At the Nunciature of Mexico from 1989 to 1992, Parolin contributed to the final phase of the work begun by Archbishop Girolamo Prigione which led to the legal recognition of the Catholic Church in 1992 and the establishment of diplomatic relations between the Holy See and Mexico after 130 years. These negotiations led to Mexico officially shedding the country's secular and anti-clerical imprint, which extended to its Constitution. From 1992 to 2002, Parolin worked at the Section for Relations with States of the Secretariat of State in Rome, with primary responsibility for Spain, Andorra, Italy, and San Marino.

Since 2000 he has worked with the then-Bishop Attilio Nicora on the implementation of the revision of the Lateran Concordat of 1984, with particular reference to the Italian military ordinariate.

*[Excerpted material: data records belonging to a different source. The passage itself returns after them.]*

`src/rtl/mac_pkg.sv`:
```
// Shared types and default sizes for the multiply-and-accumulate block.
package mac_pkg;

   // Default operand and accumulator widths.
   localparam int DEF_IN_W  = 5;
   localparam int DEF_ACC_W = 16;

   // Control sequence: sample operands, iterate shift-add, fold into accumulator.
   typedef enum logic [1:0] {
      FETCH = 2'd0,
      MULT  = 2'd1,
      ACC   = 2'd2
   } mac_state_t;

endpackage

```
`src/rtl/mac_shift_add_mul.sv`:
```
// Iterative unsigned shift-add multiplier: one partial product per step.
// load captures the operands and arms the counter; step performs one
// iteration; done is high while the final iteration is being performed.
module mac_shift_add_mul
   import mac_pkg::*;
#(
   parameter int IN_W = DEF_IN_W
) (
   input  logic              clk,
   input  logic              nreset,
   input  logic              load,
   input  logic              step,
   input  logic [IN_W-1:0]   multiplicand,
   input  logic [IN_W-1:0]   multiplier,
   output logic [2*IN_W-1:0] product,
   output logic              done
);

   localparam int CNT_W = $clog2(IN_W + 1);

   logic [2*IN_W-1:0] mcand_q;
   logic [IN_W-1:0]   mplier_q;
   logic [2*IN_W-1:0] prod_q;
   logic [CNT_W-1:0]  cnt_q;

   // Operand, product and iteration registers; load wins over step.
   always_ff @(posedge clk) begin
      if (!nreset) begin
         mcand_q  <= '0;
         mplier_q <= '0;
         prod_q   <= '0;
         cnt_q    <= '0;
      end else if (load) begin
         mcand_q  <= {{IN_W{1'b0}}, multiplicand};
         mplier_q <= multiplier;
         prod_q   <= '0;
         cnt_q    <= CNT_W'(IN_W);
      end else if (step) begin
         if (mplier_q[0])
            prod_q <= prod_q + mcand_q;
         mcand_q  <= mcand_q << 1;
         mplier_q <= mplier_q >> 1;
         cnt_q    <= cnt_q - CNT_W'(1);
      end
   end

   // The step taken while the counter reads 1 is the last one.
   assign done    = (cnt_q == CNT_W'(1));
   assign product = prod_q;

endmodule

```
`src/rtl/mul_and_acc.sv`:
```
// Multiply-and-accumulate: FETCH -> MULT (IN_W cycles) -> ACC -> FETCH.
// Each operation takes IN_W+2 cycles; the result register updates on the
// ACC cycle's edge. Define MAC_SATURATE_EN to clamp the accumulator at its
// maximum value instead of wrapping.
module mul_and_acc
   import mac_pkg::*;
#(
   parameter int IN_W  = DEF_IN_W,
   parameter int ACC_W = DEF_ACC_W
) (
   input  logic             mac_clk_i,
   input  logic             mac_nreset_i,
   input  logic [IN_W-1:0]  mac_multiplicand_i,
   input  logic [IN_W-1:0]  mac_multiplier_i,
   output logic [ACC_W-1:0] mac_result_o,
   output logic             updating_acc_result_o,
   output logic             fetching_input_o
);

   mac_state_t        state_q, state_d;
   logic              load, step, done;
   logic [2*IN_W-1:0] product;
   logic [ACC_W-1:0]  acc_q, acc_next;

   mac_shift_add_mul #(.IN_W(IN_W)) u_mul (
      .clk          (mac_clk_i),
      .nreset       (mac_nreset_i),
      .load         (load),
      .step         (step),
      .multiplicand (mac_multiplicand_i),
      .multiplier   (mac_multiplier_i),
      .product      (product),
      .done         (done)
   );

   // State register.
   always_ff @(posedge mac_clk_i) begin
      if (!mac_nreset_i)
         state_q <= FETCH;
      else
         state_q <= state_d;
   end

   // Next state and strobes, decoded from the state register only.
   always_comb begin
      state_d               = state_q;
      load                  = 1'b0;
      step                  = 1'b0;
      fetching_input_o      = 1'b0;
      updating_acc_result_o = 1'b0;
      case (state_q)
         FETCH: begin
            fetching_input_o = 1'b1;
            load             = 1'b1;
            state_d          = MULT;
         end
         MULT: begin
            step = 1'b1;
            if (done)
               state_d = ACC;
         end
         ACC: begin
            updating_acc_result_o = 1'b1;
            state_d               = FETCH;
         end
         default: state_d = FETCH;
      endcase
   end

`ifdef MAC_SATURATE_EN
   // Widen the sum so overflow is visible, then clamp at all-ones.
   localparam int SUM_W = ((ACC_W > 2*IN_W) ? ACC_W : 2*IN_W) + 1;
   logic [SUM_W-1:0] sum;
   assign sum      = SUM_W'(acc_q) + SUM_W'(product);
   assign acc_next = (sum > SUM_W'({ACC_W{1'b1}})) ? {ACC_W{1'b1}} : sum[ACC_W-1:0];
`else
   // Plain modular accumulate.
   assign acc_next = acc_q + ACC_W'(product);
`endif

   // Accumulator: written only on the ACC cycle.
   always_ff @(posedge mac_clk_i) begin
      if (!mac_nreset_i)
         acc_q <= '0;
      else if (state_q == ACC)
         acc_q <= acc_next;
   end

   assign mac_result_o = acc_q;

endmodule

```
`config.mk`:
```
export PLATFORM = sky130hd
export DESIGN_NAME = mul_and_acc
export DESIGN_NICKNAME = d
export VERILOG_FILES = /design/src/rtl/mac_pkg.sv /design/src/rtl/mac_shift_add_mul.sv /design/src/rtl/mul_and_acc.sv
export SDC_FILE = /design/constraint.sdc
export NUM_CORES = 1
export LEC_CHECK = 0
export ABC_CLOCK_PERIOD_IN_PS = 2900
export CAP_MARGIN = 5
export CORE_UTILIZATION = 45
export DETAILED_ROUTE_END_ITERATION = 8
export PLACE_DENSITY = 0.66
export SKIP_LAST_GASP = 1
export SLEW_MARGIN = 25
export SYNTH_ARGS = -nofsm -noshare
export SYNTH_HDL_FRONTEND = slang
export SYNTH_SLANG_ARGS = --single-unit
export TNS_END_PERCENT = 1
```
`constraint.sdc`:
```
create_clock -name mac_clk_i -period 2.9 [get_ports mac_clk_i]
set_input_delay 0.725 -clock mac_clk_i [delete_from_list [all_inputs] [get_ports mac_clk_i]]
set_output_delay 0.725 -clock mac_clk_i [all_outputs]
set_load 0.02 [all_outputs]
```
==> impl_results.md, run 1 <==
* Initial Util at a little under half
* Clock slew at reported path FFs at around 0.080 ns
* Synth warnings at 0
* Number of routed nets with antenna violations at 0
* Top post-synthesis cells by area: dfxtp_1 32%, ha_1 9.3%, nand2_1 6.2%
* PnR worst setup slack at around 0.42 ns
* Final min period at about 2.5 ns
* Setup tns final at 0 ns
* Nets at just under 400
* Top cells by count, synth: 47 x nand2_1, 46 x dfxtp_1, 21 x ha_1
* Hpwl dp at around 4300 um
* Worst Hold Class: reg -> reg
* Async S/R FF share, synth at 0%
* DP Area at about 3200 sq um
* Setup WS pre-CTS at between 0.5 and 0.6 ns
* Largest net degree at the start of global routing at between 40 and 50
* Chip height at 81.4 um
* Hold Path Origin: mac_result_o[15]
* PD cells at roughly 370 nW/um^2
* Post-synth top flop: dfxtp_1
* Worst path top cell family by delay: buffers and inverters
* Bufs on Longest Clock Path at 2
* Residual DRC count at 0
* Post_cts resized at 0
* H-tree depth at 2
* Crit Path Category: reg -> out
* Synth Instances at roughly 320
* First-pass GRT wire length at around 9500 um
* Reg-to-Reg Start: mac_result_o[0]
* Clock sink count at between 40 and 50
* Post-synth EDFFs at 0
* Worst slew margin at ~64%
* Switching portion of total power at 25.9%
* CORE AREA at roughly 6000 sq um
* DRT Pass-1 Iters at 4
* Critical path arrival at 1.76 ns
* Critical-path maximum fanout at 12
* Worst-case hold path end point: mac_result_o[15]
* Endpoint class of the critical path: output pin
* Worst setup SP type: flop
* DR vias/cell at 5.61
* Die W at just over 80 um
* Status: finished clean
* Cell area after layout at about 3200 sq um
* End of the worst register-to-register path: mac_result_o[10]
* Vias in the first global route at 2,136
* Comb power frac at a little under an eighth
* Num CTS Buffers at 5
* Flop-to-flop setup slack at a little under 0.7 ns
* GRT Total Usage at about a fifth
* Most common cell in the synthesized netlist: nand2_1
* Cell Area, Synth at roughly 2800 sq um
* Tcrit/Tclk final at around 86%
* Peak VDD IR at 223 uV
* Avg WL per Cell at approximately 14 um
* Placer Congestion at between 0.8 and 0.9
* Depth of the worst hold-timing path at 2
* Clock skew at 0.00478 ns
* Worst slew pin tran at about 0.53 ns
* Final Total Pwr at around 1.2 mW
* Register area at approximately 900 sq um
* Full die area at 6630 sq um
* RSZ-0062 raised after global routing: no
* I/O pins at 30
* Pleak at approximately 1.5 nW
* Final wirelength at 5840 um
* TritonCTS clock tree: built
* Multi-input gate area at 1800 sq um
* Mapped Avg Cell Area at 8.78 sq um
* Highest attainable clock frequency at 0.403 GHz
* Critical-path top delay cell: clkdlybuf4s50_1
* Fraction of layout cells with a size suffix above 1 at approximately 5.7%
* DRT iter0 DRCs at between 70 and 80
* Share of power burned in registers at 56.3%
* Root Driver: clkbuf_8
* Yosys top cell area share at 32.5%
* Post-synth top area cell: dfxtp_1
* Final Max Tran Viols at 0
* Clock Latency Late Sink at about 0.30 ns
* Std-Cell Rows at 28
* Diodes inserted at 0
* Clock power frac at about a third
* Crit path cell chain: nand2b_1 > inv_1 > clkdlybuf4s50_1
* Sequential fraction of the synthesis area at about a third
* Initial antenna violation count at 0
* Pint at between 0.8 and 0.9 mW
* Number of setup violations in the final report at 0
* Worst Path Buf+Inv at 2
* Synthesized Nets at 358
* Slowest stage delay, CP at between 0.6 and 0.7 ns
* Reg2Reg Depth at 7
* Number of fill cells in the layout at 560
* Port-buffer cells at 29
* Area Growth Syn to Fin at 14.3%
* P_sw at slightly above 0.3 mW
* Via count at between 2,000 and 2,500
* Synth cell types at 57
* Yosys reg bits at between 40 and 50
* Worst EP required at approximately 2.2 ns
* Hold buffers post-CTS at 0
* Maxcap violations at 0
* Final Hold Violating Endpoints at 0
* Post-CTS Setup Bufs at 0
* GR Overflow Total at 0
## worst max path at each step
stage | start | endpoint | depth (start not counted)
after floorplan | mac_result_o[0] | mac_result_o[10] | 7
after global placement | mac_nreset_i | mac_result_o[9] | 5
after detailed placement | mac_nreset_i | mac_result_o[9] | 5
after CTS | state_q[0] | updating_acc_result_o | 3
after global routing | state_q[0] | updating_acc_result_o | 3
final | state_q[0] | updating_acc_result_o | 3
## tightest hold or removal path: stages (launching register included)
cell and delay, ns:
dfxtp_1 0.33, nand2_1 0.05, mux2i_1 0.05
## through the flow
| stage | std cells | utilization, % | hold slack [ns] |
|---|---|---|---|
| after floorplan | 323 | - | 0.447 |
| after global placement | 418 | 52.8 | 0.454 |
| after detailed placement | 418 | 52.8 | 0.464 |
| after CTS | 425 | 54.1 | 0.475 |
| after global routing | 425 | 54.1 | 0.505 |
| final | 425 | 54.1 | 0.474 |
## power groups by stage
stage               sequential (mW)  clock [mW]  combinational (mW)
finish                        0.666       0.378               0.139
global route                  0.669       0.414               0.158
CTS                           0.666       0.392               0.141
detailed placement            0.681           0               0.141
global placement              0.681           0               0.136
floorplan                     0.678           0               0.103
## cells in the final DEF (no fill, tap or decap), types with 3 or more instances in the layout
master | netlist | routed
mux2i_1 | 14 | 14
nor2b_1 | 9 | 9
a21o_1 | 10 | 10
a21boi_0 | 3 | 3
nor3b_1 | 7 | 7
o21ai_0 | 13 | 13
a22oi_1 | 4 | 4
buf_4 | 1 | 4
nand2_1 | 47 | 47
ha_1 | 21 | 21
o211ai_1 | 4 | 4
o21a_1 | 4 | 4
a211o_1 | 3 | 3
a211oi_1 | 4 | 4
a31oi_1 | 4 | 4
nand2b_1 | 5 | 5
and3_1 | 4 | 4
o211a_1 | 12 | 12
nand3_1 | 10 | 10
inv_1 | 8 | 8
xor2_1 | 3 | 3
nor2_1 | 8 | 8
nor3_1 | 5 | 5
clkbuf_8 | 1 | 5
and2_1 | 8 | 8
dfxtp_1 | 46 | 46
a21oi_1 | 19 | 19
o31ai_1 | 3 | 3
clkdlybuf4s50_1 | 0 | 29
## flip-flops by register name, indices dropped and copies added (netlist names)
name,flops
state_q,2
u_mul.mplier_q,5
u_mul.mcand_q,10
u_mul.product,10
mac_result_o,16
u_mul.cnt_q,3
## area by class of cell
type | count | share of cell area, %
Sequential cell | 46 | 28.4
Inverter | 9 | 1.04
Clock buffer | 5 | 2.12
Tap cell | 75 | 2.89
Timing Repair Buffer | 33 | 9.88
Multi-Input combinational cell | 255 | 55.4
Clock inverter | 2 | 0.309
## logic make-up (layout without fill, tap and decap cells)
kind of cell	after synthesis	in the layout	share of synthesized area, %
muxes	16	16	5.73
AOI/OAI and AO/OA	93	93	23.1
DFF	46	46	32.5
and+or+nand+nor	118	118	22.3
adders and majority gates	23	23	10.7
buffers and inverters	22	49	4.23
xor gates and xnor gates	5	5	1.54
## metal layers
metal / up-vias / part of all wire (%) / track usage [%]
li1: 1228 / - / -
met2: 62 / 44 / 30.5
met3: 11 / 5.0 / 3.48
met5: - / 0 / 0
met1: 1084 / 49 / 23.4
met4: 0 / 2.3 / 9.82
(Power assumes the default switching activity.)
==> run 2, diff against run 1 <==
CAP_MARGIN = default   (was 5)
==> results of run 2 <==
No change in the layout: final DEF, timing and power equal those of run 1.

==Undersecretary of State for Relations with States==
Parolin was Undersecretary of State for Relations with States from 30 November 2002 to 17 August 2009. Parolin has also been at the forefront of Vatican efforts to approve and implement the Nuclear Nonproliferation Treaty (NPT). Addressing the International Atomic Energy Agency on 18 September 2006, at its headquarters in Vienna, Parolin referred to this treaty as "the basis to pursue nuclear disarmament and an important element for further development of nuclear energy applications for peaceful purposes." He said: "Since this treaty is the only multilateral legal instrument currently available, intended to bring about a nuclear weapons-free world, it must not be allowed to be weakened. Humanity deserves no less than the full cooperation of all states in this important matter." Concerning international negotiations with respect to Iran's nuclear program, he said "that the present difficulties can and must be overcome through diplomatic channels, making use of all the means that diplomacy has at its disposal and considers necessary to eliminate all the elements which objectively impede mutual trust."

In September 2007, at the opening of the UN, Parolin argued, "We often hear in the halls of the United Nations of 'the responsibility to protect'. The Holy See believes that applies also in the context of climate change. States have a shared 'responsibility to protect' the world's climate through mitigation/adaptation, and above all a shared 'responsibility to protect' our planet and ensure that present and future generations be able to live in a healthy and safe environment." Parolin represented the Vatican in a variety of sensitive assignments, including trips to North Korea and Vietnam as well as the 2007 Annapolis Conference on the Middle East convened by the Bush administration to revive Israeli-Palestinian peace talks.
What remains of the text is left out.